Task description:
Extract all of the entries and set them down verbatim.

Entries shown:

**config.mk**
```make
export PLATFORM = sky130hd
export DESIGN_NAME = status_flags
export DESIGN_NICKNAME = d
export VERILOG_FILES = /design/src/rtl/status_flags.sv
export SDC_FILE = /design/constraint.sdc
export NUM_CORES = 1
export LEC_CHECK = 0
export CORE_AREA = 4 4 79 81
export DETAILED_ROUTE_END_ITERATION = 8
export DIE_AREA = 0 0 83 85
export PLACE_DENSITY_LB_ADDON = 0.1
export SLEW_MARGIN = 20
export SYNTH_ARGS = -nofsm -noshare
export SYNTH_HDL_FRONTEND = slang
export SYNTH_SLANG_ARGS = --single-unit
```
**constraint.sdc**
```tcl
create_clock -name clk -period 1.4 [get_ports clk]
set_input_delay 0.14 -clock clk [delete_from_list [all_inputs] [get_ports clk]]
set_output_delay 0.14 -clock clk [all_outputs]
set_load 0.05 [all_outputs]
```
**src/rtl/status_flags.sv**
```systemverilog
// CPU status/condition register: masked ALU flag latch, direct SC ops, IRQ shadowing, branch conditions.
// Optional FLAG_BYPASS_EN: alu_c/cond_true forward the next-state SC instead of the registered one.
module status_flags #(
   parameter logic [7:0] SC_RESET = 8'hC0,
   parameter int         COND_W   = 4
) (
   input  logic              clk,
   input  logic              reset_n,
   input  logic              alu_flag_we,
   input  logic [3:0]        alu_flags,
   input  logic [3:0]        alu_flag_mask,
   input  logic              sc_wr_en,
   input  logic [1:0]        sc_wr_op,
   input  logic [7:0]        sc_wr_data,
   input  logic              irq_enter,
   input  logic [1:0]        irq_level,
   input  logic              irq_return,
   input  logic [COND_W-1:0] cond,
   output logic [7:0]        sc,
   output logic              alu_c,
   output logic              cond_true,
   output logic              shadow_valid,
   output logic              nest_err
);

   localparam logic [1:0] OP_LD  = 2'd0;
   localparam logic [1:0] OP_AND = 2'd1;
   localparam logic [1:0] OP_OR  = 2'd2;
   localparam logic [1:0] OP_XOR = 2'd3;

   logic [7:0] sc_q, shadow_q, sc_nxt, shadow_nxt, flag_src;
   logic       shadow_valid_q, shadow_valid_nxt, nest_err_q, nest_err_nxt;

   // f = {S,V,C,Z}
   function automatic logic cond_eval(input logic [COND_W-1:0] c, input logic [3:0] f);
      logic s, v, cf, z, lt;
      {s, v, cf, z} = f;
      lt = s ^ v;
      case (c)
         4'd0:    cond_eval = cf;
         4'd1:    cond_eval = ~cf;
         4'd2:    cond_eval = z;
         4'd3:    cond_eval = ~z;
         4'd4:    cond_eval = lt;
         4'd5:    cond_eval = lt | z;
         4'd6:    cond_eval = ~(lt | z);
         4'd7:    cond_eval = ~lt;
         4'd8:    cond_eval = v;
         4'd9:    cond_eval = ~v;
         4'd10:   cond_eval = ~s;
         4'd11:   cond_eval = s;
         4'd12:   cond_eval = 1'b1;
         default: cond_eval = 1'b0;
      endcase
   endfunction

   always_comb begin
      sc_nxt           = sc_q;
      shadow_nxt       = shadow_q;
      shadow_valid_nxt = shadow_valid_q;
      nest_err_nxt     = nest_err_q;
      if (irq_return) begin
         // A return with nothing shadowed is silently ignored.
         if (shadow_valid_q) begin
            sc_nxt           = shadow_q;
            shadow_valid_nxt = 1'b0;
         end
      end else if (irq_enter) begin
         shadow_nxt       = sc_q;
         shadow_valid_nxt = 1'b1;
         nest_err_nxt     = nest_err_q | shadow_valid_q;
         sc_nxt           = {irq_level, sc_q[5:0]};
      end else if (sc_wr_en) begin
         case (sc_wr_op)
            OP_LD:   sc_nxt = sc_wr_data;
            OP_AND:  sc_nxt = sc_q & sc_wr_data;
            OP_OR:   sc_nxt = sc_q | sc_wr_data;
            OP_XOR:  sc_nxt = sc_q ^ sc_wr_data;
            default: sc_nxt = sc_q;
         endcase
      end else if (alu_flag_we) begin
         sc_nxt[3:0] = (sc_q[3:0] & ~alu_flag_mask) | (alu_flags & alu_flag_mask);
      end
      sc_nxt[5] = 1'b0;
   end

   always_ff @(posedge clk or negedge reset_n) begin
      if (!reset_n) begin
         sc_q           <= SC_RESET;
         shadow_q       <= 8'h00;
         shadow_valid_q <= 1'b0;
         nest_err_q     <= 1'b0;
      end else begin
         sc_q           <= sc_nxt;
         shadow_q       <= shadow_nxt;
         shadow_valid_q <= shadow_valid_nxt;
         nest_err_q     <= nest_err_nxt;
      end
   end

`ifdef FLAG_BYPASS_EN
   assign flag_src = sc_nxt;
`else
   assign flag_src = sc_q;
`endif

   assign sc           = sc_q;
   assign shadow_valid = shadow_valid_q;
   assign nest_err     = nest_err_q;
   assign alu_c        = flag_src[1];
   assign cond_true    = cond_eval(cond, flag_src[3:0]);

endmodule
```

Result of this exercise:
**config.mk**
```make
export PLATFORM = sky130hd
export DESIGN_NAME = status_flags
export DESIGN_NICKNAME = d
export VERILOG_FILES = /design/src/rtl/status_flags.sv
export SDC_FILE = /design/constraint.sdc
export NUM_CORES = 1
export LEC_CHECK = 0
export CORE_AREA = 4 4 79 81
export DETAILED_ROUTE_END_ITERATION = 8
export DIE_AREA = 0 0 83 85
export PLACE_DENSITY_LB_ADDON = 0.1
export SLEW_MARGIN = 20
export SYNTH_ARGS = -nofsm -noshare
export SYNTH_HDL_FRONTEND = slang
export SYNTH_SLANG_ARGS = --single-unit
```
**constraint.sdc**
```tcl
create_clock -name clk -period 1.4 [get_ports clk]
set_input_delay 0.14 -clock clk [delete_from_list [all_inputs] [get_ports clk]]
set_output_delay 0.14 -clock clk [all_outputs]
set_load 0.05 [all_outputs]
```
**src/rtl/status_flags.sv**
```systemverilog
// CPU status/condition register: masked ALU flag latch, direct SC ops, IRQ shadowing, branch conditions.
// Optional FLAG_BYPASS_EN: alu_c/cond_true forward the next-state SC instead of the registered one.
module status_flags #(
   parameter logic [7:0] SC_RESET = 8'hC0,
   parameter int         COND_W   = 4
) (
   input  logic              clk,
   input  logic              reset_n,
   input  logic              alu_flag_we,
   input  logic [3:0]        alu_flags,
   input  logic [3:0]        alu_flag_mask,
   input  logic              sc_wr_en,
   input  logic [1:0]        sc_wr_op,
   input  logic [7:0]        sc_wr_data,
   input  logic              irq_enter,
   input  logic [1:0]        irq_level,
   input  logic              irq_return,
   input  logic [COND_W-1:0] cond,
   output logic [7:0]        sc,
   output logic              alu_c,
   output logic              cond_true,
   output logic              shadow_valid,
   output logic              nest_err
);

   localparam logic [1:0] OP_LD  = 2'd0;
   localparam logic [1:0] OP_AND = 2'd1;
   localparam logic [1:0] OP_OR  = 2'd2;
   localparam logic [1:0] OP_XOR = 2'd3;

   logic [7:0] sc_q, shadow_q, sc_nxt, shadow_nxt, flag_src;
   logic       shadow_valid_q, shadow_valid_nxt, nest_err_q, nest_err_nxt;

   // f = {S,V,C,Z}
   function automatic logic cond_eval(input logic [COND_W-1:0] c, input logic [3:0] f);
      logic s, v, cf, z, lt;
      {s, v, cf, z} = f;
      lt = s ^ v;
      case (c)
         4'd0:    cond_eval = cf;
         4'd1:    cond_eval = ~cf;
         4'd2:    cond_eval = z;
         4'd3:    cond_eval = ~z;
         4'd4:    cond_eval = lt;
         4'd5:    cond_eval = lt | z;
         4'd6:    cond_eval = ~(lt | z);
         4'd7:    cond_eval = ~lt;
         4'd8:    cond_eval = v;
         4'd9:    cond_eval = ~v;
         4'd10:   cond_eval = ~s;
         4'd11:   cond_eval = s;
         4'd12:   cond_eval = 1'b1;
         default: cond_eval = 1'b0;
      endcase
   endfunction

   always_comb begin
      sc_nxt           = sc_q;
      shadow_nxt       = shadow_q;
      shadow_valid_nxt = shadow_valid_q;
      nest_err_nxt     = nest_err_q;
      if (irq_return) begin
         // A return with nothing shadowed is silently ignored.
         if (shadow_valid_q) begin
            sc_nxt           = shadow_q;
            shadow_valid_nxt = 1'b0;
         end
      end else if (irq_enter) begin
         shadow_nxt       = sc_q;
         shadow_valid_nxt = 1'b1;
         nest_err_nxt     = nest_err_q | shadow_valid_q;
         sc_nxt           = {irq_level, sc_q[5:0]};
      end else if (sc_wr_en) begin
         case (sc_wr_op)
            OP_LD:   sc_nxt = sc_wr_data;
            OP_AND:  sc_nxt = sc_q & sc_wr_data;
            OP_OR:   sc_nxt = sc_q | sc_wr_data;
            OP_XOR:  sc_nxt = sc_q ^ sc_wr_data;
            default: sc_nxt = sc_q;
         endcase
      end else if (alu_flag_we) begin
         sc_nxt[3:0] = (sc_q[3:0] & ~alu_flag_mask) | (alu_flags & alu_flag_mask);
      end
      sc_nxt[5] = 1'b0;
   end

   always_ff @(posedge clk or negedge reset_n) begin
      if (!reset_n) begin
         sc_q           <= SC_RESET;
         shadow_q       <= 8'h00;
         shadow_valid_q <= 1'b0;
         nest_err_q     <= 1'b0;
      end else begin
         sc_q           <= sc_nxt;
         shadow_q       <= shadow_nxt;
         shadow_valid_q <= shadow_valid_nxt;
         nest_err_q     <= nest_err_nxt;
      end
   end

`ifdef FLAG_BYPASS_EN
   assign flag_src = sc_nxt;
`else
   assign flag_src = sc_q;
`endif

   assign sc           = sc_q;
   assign shadow_valid = shadow_valid_q;
   assign nest_err     = nest_err_q;
   assign alu_c        = flag_src[1];
   assign cond_true    = cond_eval(cond, flag_src[3:0]);

endmodule
```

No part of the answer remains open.